Calculating Torque by Muscle: Bicep Flexor Force & Upper Arm Bone Force

[mattmannmf]

A man holds a 196 N ball in his hand with the forearm horizontal as shown on the drawing to the left. He can support the ball in this position because of force, Fb from his bicep flexor muscule which is applied perpendicular to the forearm. This force applies a torque about the elbow joint.
Let's assume the forearm weighs 22 N and that the distance between the elbow joint and the center of the ball is L= 0.326 m. The distance between the point where the tendon connects the bicep to the forearm and the center of gravity of the arm is x1 = 0.089 m. The distance between the point of connection of the tendon and the elbow joint is x2 = 0.05 m.

a) What is the magnitude of Fb?

b) What is the magnitude of the force applied by the upper arm bone to the forearm at the elbow joint?

not sure what to do for this one

 

[mattmannmf]

i found out that the magnitude of Fb is 1339.08 N

 

[nlightner]

I would approach this problem by using the principles of torque and equilibrium. Torque is the rotational force that is applied to an object, and it is calculated by multiplying the force by the distance from the pivot point. In this case, the pivot point is the elbow joint.

a) To find the magnitude of Fb, we can use the equation for torque:
T = Fd
Where T is the torque, F is the force, and d is the distance from the pivot point. In this case, the torque is caused by the weight of the ball, so we can set T = mg, where m is the mass of the ball and g is the acceleration due to gravity. We can also find the distance from the pivot point by subtracting x1 from L: d = L - x1. Plugging in the values given, we get:
mg = Fb(L-x1)
Solving for Fb, we get:
Fb = mg/(L-x1)
Substituting in the values given, we get:
Fb = (196 N)/(0.326 m - 0.089 m) = 761.54 N.
Therefore, the magnitude of Fb is 761.54 N.

b) To find the magnitude of the force applied by the upper arm bone to the forearm at the elbow joint, we need to use the principle of equilibrium. This means that the sum of all the forces acting on the forearm must equal zero, since the forearm is not moving.
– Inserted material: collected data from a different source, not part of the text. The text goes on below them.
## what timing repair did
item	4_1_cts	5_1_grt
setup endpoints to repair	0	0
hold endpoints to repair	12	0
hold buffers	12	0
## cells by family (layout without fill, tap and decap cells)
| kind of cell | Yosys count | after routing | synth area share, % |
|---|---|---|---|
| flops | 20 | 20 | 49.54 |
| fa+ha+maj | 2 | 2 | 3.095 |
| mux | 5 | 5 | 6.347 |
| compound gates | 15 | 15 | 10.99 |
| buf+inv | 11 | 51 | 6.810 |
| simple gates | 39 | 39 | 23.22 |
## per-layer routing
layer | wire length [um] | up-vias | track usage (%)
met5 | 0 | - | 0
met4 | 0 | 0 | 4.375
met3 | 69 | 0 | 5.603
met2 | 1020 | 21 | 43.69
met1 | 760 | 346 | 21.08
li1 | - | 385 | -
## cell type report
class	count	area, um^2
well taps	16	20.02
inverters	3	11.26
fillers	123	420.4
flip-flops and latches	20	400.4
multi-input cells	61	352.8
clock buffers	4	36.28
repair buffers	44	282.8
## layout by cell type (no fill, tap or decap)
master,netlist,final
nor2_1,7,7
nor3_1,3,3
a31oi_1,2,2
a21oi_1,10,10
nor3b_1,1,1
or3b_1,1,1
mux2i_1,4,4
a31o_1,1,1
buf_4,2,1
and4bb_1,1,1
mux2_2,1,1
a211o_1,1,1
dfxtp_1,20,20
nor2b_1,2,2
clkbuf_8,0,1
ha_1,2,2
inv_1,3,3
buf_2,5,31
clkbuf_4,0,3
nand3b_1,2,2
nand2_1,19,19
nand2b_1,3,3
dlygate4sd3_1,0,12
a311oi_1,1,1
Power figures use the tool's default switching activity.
`config.mk`:
```
export PLATFORM = sky130hd
export DESIGN_NAME = seq_pattern_tx_flat
export DESIGN_NICKNAME = d
export VERILOG_FILES = /design/src/rtl/seq_pattern_tx_if.sv /design/src/rtl/seq_pattern_tx.sv /design/src/flat_wrapper.sv
export SDC_FILE = /design/constraint.sdc
export NUM_CORES = 1
export LEC_CHECK = 0
export ABC_AREA = 1
export ABC_CLOCK_PERIOD_IN_PS = 1650
export CAP_MARGIN = 10
export CORE_ASPECT_RATIO = 1.25
export CORE_UTILIZATION = 51
export CTS_BUF_LIST = sky130_fd_sc_hd__clkbuf_8
export DETAILED_ROUTE_END_ITERATION = 10
export GPL_TIMING_DRIVEN = 0
export PLACE_DENSITY = 0.87
export SLEW_MARGIN = 0
export SYNTH_ARGS = -nofsm -noshare
export SYNTH_HDL_FRONTEND = slang
export SYNTH_SLANG_ARGS = --single-unit
```
`constraint.sdc`:
```
create_clock -name i_clk -period 1.65 [get_ports i_clk]
set_clock_uncertainty 0.05 [all_clocks]
set_input_delay 0.165 -clock i_clk [delete_from_list [all_inputs] [get_ports i_clk]]
set_output_delay 0.165 -clock i_clk [all_outputs]
set_load 0.005 [all_outputs]
```
===== config.mk =====
export PLATFORM = sky130hd
export DESIGN_NAME = sram_burst_ctrl_flat
export DESIGN_NICKNAME = d
export VERILOG_FILES = /design/src/rtl/sram_pkg.sv /design/src/rtl/sram_burst_ctrl_if.sv /design/src/rtl/sram_rr_arb.sv /design/src/rtl/sram_burst_ctrl.sv /design/src/flat_wrapper.sv
export SDC_FILE = /design/constraint.sdc
export NUM_CORES = 1
export LEC_CHECK = 0
export CORE_UTILIZATION = 40
export CTS_BUF_LIST = sky130_fd_sc_hd__clkbuf_8
export CTS_CLUSTER_SIZE = 40
export DETAILED_ROUTE_END_ITERATION = 8
export PLACE_DENSITY = 0.83
export SLEW_MARGIN = 10
export SYNTH_ARGS = -nofsm -noshare
export SYNTH_HDL_FRONTEND = slang
export SYNTH_HIERARCHICAL = 1
export SYNTH_SLANG_ARGS = --single-unit

===== constraint.sdc =====
create_clock -name clk -period 2.7 [get_ports clk]
set_input_delay 0.675 -clock clk [delete_from_list [all_inputs] [get_ports clk]]
set_output_delay 0.675 -clock clk [all_outputs]
set_load 0.01 [all_outputs]
File: src/rtl/gray_counter_if.sv
// Bus bundle for gray_counter.
// The err signal exists only when GRAY_CNT_CHECK_EN is defined.
interface gray_counter_if #(
  parameter int unsigned WIDTH = 4
);
  logic             en;
  logic             up_dn;
  logic             load;
  logic [WIDTH-1:0] load_val;
  logic [WIDTH-1:0] bin_q;
  logic [WIDTH-1:0] gray_q;
  logic             upd;
  logic             tc;
  logic             wrap;
`ifdef GRAY_CNT_CHECK_EN
  logic             err;
`endif

  // Driver side: issues count/load requests and observes the count.
  modport master (
    output en, up_dn, load, load_val,
`ifdef GRAY_CNT_CHECK_EN
    input  err,
`endif
    input  bin_q, gray_q, upd, tc, wrap
  );

  // Counter side.
  modport slave (
    input  en, up_dn, load, load_val,
`ifdef GRAY_CNT_CHECK_EN
    output err,
`endif
    output bin_q, gray_q, upd, tc, wrap
  );
endinterface

File: src/rtl/gray_counter.sv
// Registered binary up/down counter with a flop-aligned Gray-coded copy.
// Optional Gray single-step checker enabled by defining GRAY_CNT_CHECK_EN.
module gray_counter #(
  parameter int unsigned WIDTH = 4
) (
  input logic          clk,
  input logic          rst_n,
  gray_counter_if.slave bus
);

  localparam logic [WIDTH-1:0] AllOnes = {WIDTH{1'b1}};

  function automatic logic [WIDTH-1:0] to_gray(input logic [WIDTH-1:0] b);
    return b ^ (b >> 1);
  endfunction

  logic [WIDTH-1:0] bin_q, bin_d;
  logic [WIDTH-1:0] gray_q, gray_d;
  logic             upd_q, upd_d;
  logic             wrap_q, wrap_d;
  logic [WIDTH-1:0] step_val;

  // Next state: load beats count; Gray is encoded from the next binary value.
  always_comb begin
    bin_d    = bin_q;
    upd_d    = 1'b0;
    wrap_d   = 1'b0;
    step_val = bus.up_dn ? (bin_q + 1'b1) : (bin_q - 1'b1);
    if (bus.load) begin
      bin_d = bus.load_val;
      upd_d = 1'b1;
    end else if (bus.en) begin
      bin_d  = step_val;
      upd_d  = 1'b1;
      wrap_d = bus.up_dn ? (bin_q == AllOnes) : (bin_q == '0);
    end
    gray_d = to_gray(bin_d);
  end

  // Counter state registers with synchronous reset.
  always_ff @(posedge clk) begin
    if (!rst_n) begin
      bin_q  <= '0;
      gray_q <= '0;
      upd_q  <= 1'b0;
      wrap_q <= 1'b0;
    end else begin
      bin_q  <= bin_d;
      gray_q <= gray_d;
      upd_q  <= upd_d;
      wrap_q <= wrap_d;
    end
  end

  assign bus.bin_q  = bin_q;
  assign bus.gray_q = gray_q;
  assign bus.upd    = upd_q;
  assign bus.wrap   = wrap_q;
  // Terminal count follows up_dn immediately.
  assign bus.tc     = bus.up_dn ? (bin_q == AllOnes) : (bin_q == '0);

`ifdef GRAY_CNT_CHECK_EN
  function automatic int unsigned ones(input logic [WIDTH-1:0] v);
    int unsigned n;
    n = 0;
    for (int i = 0; i < int'(WIDTH); i++) begin
      n += int'(v[i]);
    end
    return n;
  endfunction

  logic [WIDTH-1:0] prev_gray_q, prev_gray_d;
  logic             was_load_q, was_load_d;
  logic             armed_q, armed_d;
  logic             err_q, err_d;

  // Checker next state: compare the visible Gray change against its predecessor.
  // armed_q skips the first update after reset.
  always_comb begin
    prev_gray_d = gray_q;
    was_load_d  = bus.load;
    armed_d     = armed_q | upd_q;
    err_d       = err_q;
    if (upd_q && armed_q && !was_load_q && (ones(gray_q ^ prev_gray_q) != 1)) begin
      err_d = 1'b1;
    end
  end

  // Checker registers; err is sticky until reset.
  always_ff @(posedge clk) begin
    if (!rst_n) begin
      prev_gray_q <= '0;
      was_load_q  <= 1'b0;
      armed_q     <= 1'b0;
      err_q       <= 1'b0;
    end else begin
      prev_gray_q <= prev_gray_d;
      was_load_q  <= was_load_d;
      armed_q     <= armed_d;
      err_q       <= err_d;
    end
  end

  assign bus.err = err_q;
`endif

endmodule

File: src/flat_wrapper.sv
// flat-port wrapper written by rule: the top's interface ports become plain ports
module gray_counter_flat 
#(
  parameter int unsigned WIDTH = 4
)
  (clk, rst_n, bus_en, bus_up_dn, bus_load, bus_load_val, bus_bin_q, bus_gray_q, bus_upd, bus_tc, bus_wrap);
  gray_counter_if #(.WIDTH(WIDTH)) bus_i ();
  input logic clk;
  input logic rst_n;
  input wire logic [$bits(bus_i.en)-1:0] bus_en;
  input wire logic [$bits(bus_i.up_dn)-1:0] bus_up_dn;
  input wire logic [$bits(bus_i.load)-1:0] bus_load;
  input wire logic [$bits(bus_i.load_val)-1:0] bus_load_val;
  output wire logic [$bits(bus_i.bin_q)-1:0] bus_bin_q;
  output wire logic [$bits(bus_i.gray_q)-1:0] bus_gray_q;
  output wire logic [$bits(bus_i.upd)-1:0] bus_upd;
  output wire logic [$bits(bus_i.tc)-1:0] bus_tc;
  output wire logic [$bits(bus_i.wrap)-1:0] bus_wrap;
  assign bus_i.en = bus_en;
  assign bus_i.up_dn = bus_up_dn;
  assign bus_i.load = bus_load;
  assign bus_i.load_val = bus_load_val;
  assign bus_bin_q = bus_i.bin_q;
  assign bus_gray_q = bus_i.gray_q;
  assign bus_upd = bus_i.upd;
  assign bus_tc = bus_i.tc;
  assign bus_wrap = bus_i.wrap;
  gray_counter #(.WIDTH(WIDTH)) u_core (.clk(clk), .rst_n(rst_n), .bus(bus_i));
endmodule
File: config.mk
export PLATFORM = sky130hd
export DESIGN_NAME = gray_counter_flat
export DESIGN_NICKNAME = d
export VERILOG_FILES = /design/src/rtl/gray_counter_if.sv /design/src/rtl/gray_counter.sv /design/src/flat_wrapper.sv
export SDC_FILE = /design/constraint.sdc
export NUM_CORES = 1
export LEC_CHECK = 0
export ABC_AREA = 1
export BUFFER_PORTS_ARGS = -buffer_cell sky130_fd_sc_hd__buf_4
export CAP_MARGIN = 10
export CORE_AREA = 2 2 39 41
export DETAILED_ROUTE_END_ITERATION = 10
export DIE_AREA = 0 0 41 43
export GPL_TIMING_DRIVEN = 0
export HOLD_SLACK_MARGIN = 0.12
export PLACE_DENSITY = 0.7
export SLEW_MARGIN = 20
export SYNTH_ARGS = -nofsm -noshare
export SYNTH_HDL_FRONTEND = slang
export SYNTH_SLANG_ARGS = --single-unit
File: constraint.sdc
create_clock -name clk -period 2.1 [get_ports clk]
set_clock_uncertainty 0.15 [all_clocks]
set_input_delay 0.315 -clock clk [delete_from_list [all_inputs] [get_ports clk]]
set_output_delay 0.315 -clock clk [all_outputs]
set_load 0.005 [all_outputs]
==> run summary, run 1 <==
DRT iter0 DRCs = 0
Post-DR wirelength/cell = 9.81 um
Fillers = 147
Area Overhead vs Synth = 36.0%
Cells along the critical path = nand3_1 -> o21ai_0 -> buf_4
Core Rows = 14
# port buffers = 19
Dpl hpwl = 851 um
CP peak stage delay = 450 ps
Maximum clock insertion buffer count = 2
Slew Limit Fails = 0
Maximum vdd drop = 0.387 mV
Leak Pwr = 0.378 nW
TNS Setup = 0 ps
Via Count = 478
Synth Instances = 67
Via density = 4.51
WP data arrival = 1190 ps
Synth area leader = dfxtp_1
TritonCTS clock tree = yes
Setup Slack @ Placement = 336 ps
Layout cells sized above 1 = 36.7%
Aggregate global-route resource usage = 14.6%
Fmax = 604 MHz
First-pass GRT wire length = 1.67 mm
Post-synth top area share = 34.4%
Clk Latency, worst-skew pair = 260 ps
Number of synthesized flops with an enable pin = 0
Antenna viol nets, final = 0
Post-synthesis sequential area ratio = 34.4%
R2r startpoint = u_core.bus.bin_q[2]$_SDFF_PN0_
H-tree depth = 1
Final setup viols = 0
Diode count = 0
WL final = 1.04 mm
Syn Std Cell Area = 524 um2
Vias in the first global route = 410
Commonest cells post-synth = nand2_1 (18), dfxtp_1 (9), nor2_1 (8), inv_1 (7), nand3_1 (4)
Core area = 1380 um2
DIE HEIGHT = 43 um
CTS Root Cell = clkbuf_4
Beginning of the worst hold path = rst_n
I/O pin count = 20
Fin crit share = 78.8%
Final number of hold-violating endpoints = 0
Period minus WS final = 1650 ps
Mean Syn Cell Area = 7.82 um2
Critical-path top delay cell = dfxtp_1
Cells after DPL = 102
Slew at the pin closest to its max-slew limit = 243 ps
Initial antenna violation count = 0
TritonCTS buffer count = 3
Count leader, synth = nand2_1
Top FF cell, synth = dfxtp_1
DR DRC count = 0
Starting Density = 37.9%
Crit path kind = flop to output port
Maximum fanout along the worst path = 6
Clock Sinks = 9
Final cell count without fillers = 106
Worst hold-check path type = input pin to flop
Worst relative slew slack = 83.8%
1st-pass router iterations = 1
Max Cap Viol = 0
Nets = 103
Chip Width = 41 um
Synth unique cells = 23
# Post-CTS Setup Buffers = 0
#FFs+latches synth = 9
Element type at the critical path start = flop
Syn_nets = 79
Pwr/cell area = 643 nW/um2
Synth top area cells = dfxtp_1 (34%), nand2_1 (13%), nor2_1 (5.7%)
Cts repair resizes = 0
Unrepaired setup endpoints after global routing = no
Synthesis Warnings = 0
Hold Buf Count CTS = 0
CP endpoint kind = output port
Status = completed
Die ar. = 1760 um2
CP Data Required Time = 1630 ps
Worst Setup SP = u_core.bus.bin_q[1]$_SDFF_PN0_
Largest net degree at the start of global routing = 7
Grt total ovfl = 0
Placer Congestion = 0.751
Final worst slack = 445 ps
Post-synth ARST share = 0%
Clk slew on worst S/H paths = 60 ps
[registers in the layout, summed over array words and instances (netlist names)]
register           cells
u_core.bus.gray_q      4
u_core.bus.bin_q       3
u_core.bus.upd         1
u_core.bus.wrap        1
[per-stage QoR]
step	area [um2]	util [%]	total power [mW]	hold WS, ps
4_1_cts	713	51.5	0.466	148
3_5_place_dp	687	49.6	0.331	420
2_1_floorplan	524	-	0.275	285
3_3_place_gp	687	49.6	0.329	417
6_report	713	51.5	0.458	152
5_1_grt	713	51.5	0.496	147
[final cells by class]
cell class	count	area, um2	share of cell area (%)
Multi-Input combinational cell	49	307	43.0
Sequential cell	9	180	25.3
Timing Repair Buffer	19	143	20.0
Inverter	8	30.0	4.21
Clock buffer	4	26.3	3.68
Tap cell	16	20.0	2.81
Buffer	1	7.51	1.05
[cells by family (layout without fill, tap and decap cells)]
family	after synthesis	in the layout	synth area share [%]
AOI/OAI and AO/OA	7	7	14.1
xor gates and xnor gates	2	2	3.34
DFF	9	9	34.4
buffers and inverters	9	32	7.16
adders and majority gates	3	3	8.59
and+or+nand+nor	37	37	32.5
[power by group]
group	internal, mW	switching (mW)	total, mW
registers	0.187	0.0133	0.200
clock network	0.0731	0.0592	0.132
logic	0.0657	0.0605	0.126
total	0.325	0.133	0.458
[critical path, delay by kind of cell (launching register included)]
family | cells | cell delay [ps]
compound gates | 1 | 220
buf+inv | 1 | 160
flops | 1 | 450
simple gates | 1 | 100
[routing by layer]
metal	up-vias	part of all wire, %	track usage [%]
met5	-	0	0
met2	17	45	19.4
met1	200	44	18.4
li1	257	-	-
met4	0	2.0	8.00
met3	4	9.3	7.85
[path summary, 6_finish.rpt]
check | endpoint | slack (ps) | cells after the start
setup / recovery | bus_tc | 450 | 3
hold / removal | u_core.bus.bin_q[1]$_SDFF_PN0_ | 150 | 3
setup reg to reg | u_core.bus.gray_q[2]$_SDFF_PN0_ | 460 | 9
hold reg to reg | u_core.bus.bin_q[0]$_SDFF_PN0_ | 540 | 3
[layout by cell type (no fill, tap or decap)]
cell	count
nand2_1	18
o21ai_0	1
a21oi_2	1
nand2_2	1
nand3_2	1
a22oi_1	1
xor2_1	2
nor2_4	1
clkbuf_4	3
inv_2	1
o211ai_2	1
a21oi_1	1
a21oi_4	1
inv_1	7
and3_1	1
or2_1	1
a21boi_4	1
dfxtp_1	9
buf_4	20
nand3_1	4
ha_1	2
nor2_2	2
fa_1	1
nor2_1	8
clkbuf_1	1
No activity file was read; power rests on OpenSTA's default activity.
==> inputs of run 2 (changes only) <==
PLACE_DENSITY = 0.73   (was 0.7)
clock period = 1.47 ns   (was 2.1 ns; I/O delays follow)
==> run summary, run 2 (synthesis results as in run 1) <==
1st-pass router iterations = 3
Slew at the pin closest to its max-slew limit = 271 ps
WHS Endpoint = u_core.bus.gray_q[3]$_SDFF_PN0_
Status = finished, violations left
Clk slew on worst S/H paths = 60 ps
Vias in the first global route = 447
CP endpoint kind = flop
Worst Path Buf+Inv = 0
Layout cells sized above 1 = 51.0%
Cells after DPL = 102
Initial antenna violation count = 0
Reg power frac = 41.0%
Post-layout util = 59.3%
TritonCTS clock tree = yes
Maximum vdd drop = 0.451 mV
DIE HEIGHT = 43 um
Cell depth of the worst flop-to-flop path = 5
H-tree depth = 1
Final worst slack = -63.3 ps
Clk Latency, worst-skew pair = 250 ps
CP peak stage delay = 560 ps
Pwr/cell area = 846 nW/um2
Maximum clock insertion buffer count = 2
Grt total ovfl = 0
Switching Share = 29.6%
Core Rows = 14
Most frequent cells in the layout = buf_4 (23), nand2_1 (13), inv_1 (7), nor2_1 (7), nand2_2 (6)
Clock share of power = 27.2%
Critical-path top delay cell = fa_2
Dpl hpwl = 848 um
Fmax = 652 MHz
Comb power frac = 31.8%
Chip Width = 41 um
Max Cap Viol = 0
Placer Congestion = 0.781
Top reg by flops = u_core.bus.gray_q
Final cell count without fillers = 112
I/O pin count = 20
Area Overhead vs Synth = 56.6%
Nets = 109
Reg2reg setup slack = -60 ps
Slew Limit Fails = 0
DR DRC count = 0
Kind of cell adding the most delay to the critical path = adder cells
# port buffers = 19
Antenna viol nets, final = 0
First-pass GRT wire length = 1.73 mm
Aggregate global-route resource usage = 14.6%
Beginning of the worst hold path = bus_load_val[3]
Via Count = 516
Design Power = 0.695 mW
TritonCTS buffer count = 3
WHS Path Cells = 3
Unrepaired setup endpoints after global routing = yes
Clock Sinks = 9
Maximum fanout along the worst path = 4
WP data arrival = 1530 ps
Largest register FFs = 4
Final setup viols = 3
FF-to-FF End = u_core.bus.gray_q[0]$_SDFF_PN0_
CTS Root Cell = clkbuf_4
Biggest regs = u_core.bus.gray_q x4, u_core.bus.bin_q x3
Period minus WS final = 1530 ps
Element type at the critical path start = flop
WHS = 186 ps
Die ar. = 1760 um2
Post-DR wirelength/cell = 10.4 um
Internal power = 0.489 mW
Fin crit share = 104%
Via density = 4.61
DRT iter0 DRCs = 3
CP Data Required Time = 1460 ps
Final number of hold-violating endpoints = 0
Crit path kind = flop to flop
Failing checks = negative setup slack
Starting Density = 37.9%
Largest net degree at the start of global routing = 7
Core area = 1380 um2
WL final = 1.17 mm
Cells along the critical path = fa_2 -> nand2_2 -> nand3_4 -> xor2_1 -> nor2_1
Worst relative slew slack = 81.9%
Diode count = 0
R2r startpoint = u_core.bus.bin_q[0]$_SDFF_PN0_
Commonest non-fill, non-tap cell in the layout = buf_4
TNS Setup = -155 ps
NetSw = 0.206 mW
Worst hold-check path type = input pin to flop
Leak Pwr = 0.410 nW
-- run 2: layer usage --
metal | GRT usage [%] | up-vias | wire length [um]
met5 | 0 | - | 0
met2 | 23.8 | 15 | 575
met4 | 8.00 | 0 | 17
met3 | 4.71 | 2 | 66
met1 | 15.7 | 231 | 507
li1 | - | 268 | -
-- run 2: worst max path at each step --
| stage | start | end | slack [ps] | cells past startpoint |
|---|---|---|---|---|
| after floorplan | u_core.bus.bin_q[0]$_SDFF_PN0_ | u_core.bus.gray_q[0]$_SDFF_PN0_ | -4 | 5 |
| after global placement | bus_up_dn | u_core.bus.gray_q[1]$_SDFF_PN0_ | -230 | 9 |
| after detailed placement | bus_up_dn | u_core.bus.gray_q[1]$_SDFF_PN0_ | -220 | 9 |
| after CTS | u_core.bus.bin_q[0]$_SDFF_PN0_ | u_core.bus.gray_q[1]$_SDFF_PN0_ | -60 | 7 |
| after global routing | u_core.bus.bin_q[2]$_SDFF_PN0_ | u_core.bus.gray_q[2]$_SDFF_PN0_ | -170 | 9 |
| final | u_core.bus.bin_q[0]$_SDFF_PN0_ | u_core.bus.gray_q[0]$_SDFF_PN0_ | -60 | 5 |
-- run 2: repair_timing --
action,CTS,global route
buffers inserted,2,1
pin swaps,2,4
hold endpoints to repair,5,0
endpoints found under the setup margin,4,5
hold buffers,3,0
gates resized for setup,3,9
-- run 2: metrics by stage --
stage / setup slack, ps / instance area [um2]
detailed placement: -225 / 708
global route: -167 / 821
floorplan: -3.76 / 546
CTS: -55.1 / 786
global placement: -227 / 708
finish: -63.3 / 821
-- run 2: cell type report --
type | instances | area, um2
fillers | 118 | 563
plain buffers | 1 | 7.51
well taps | 16 | 20.0
inverters | 8 | 30.0
repair buffers | 25 | 195
multi-input cells | 49 | 349
clock buffers | 4 | 26.3
flip-flops and latches | 9 | 193
-- run 2: power by group through the flow --
| stage | clock network (mW) | logic [mW] | registers, mW |
|---|---|---|---|
| floorplan | 0 | 0.105 | 0.293 |
| global placement | 0 | 0.184 | 0.293 |
| detailed placement | 0 | 0.186 | 0.293 |
| CTS | 0.195 | 0.202 | 0.286 |
| global route | 0.212 | 0.249 | 0.288 |
| finish | 0.189 | 0.221 | 0.285 |
-- run 2: worst register-to-register path: cells and delay by family, from the launching register on --
family,cells,cell delay (ps)
simple gates,3,210
fa+ha+maj,1,560
flops,1,360
xor+xnor,1,150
We can write this as:
ΣF = 0
Where ΣF is the sum of all the forces. In this case, we have two forces acting on the forearm: Fb and the force applied by the upper arm bone. We can write this as:
ΣF = Fb + Fbone = 0
Solving for Fbone, we get:
Fbone = -Fb
Substituting in the value for Fb that we calculated in part a, we get:
Fbone = -761.54 N
Therefore, the magnitude of the force applied by the upper arm bone to the forearm at the elbow joint is 761.54 N, in the opposite direction of Fb.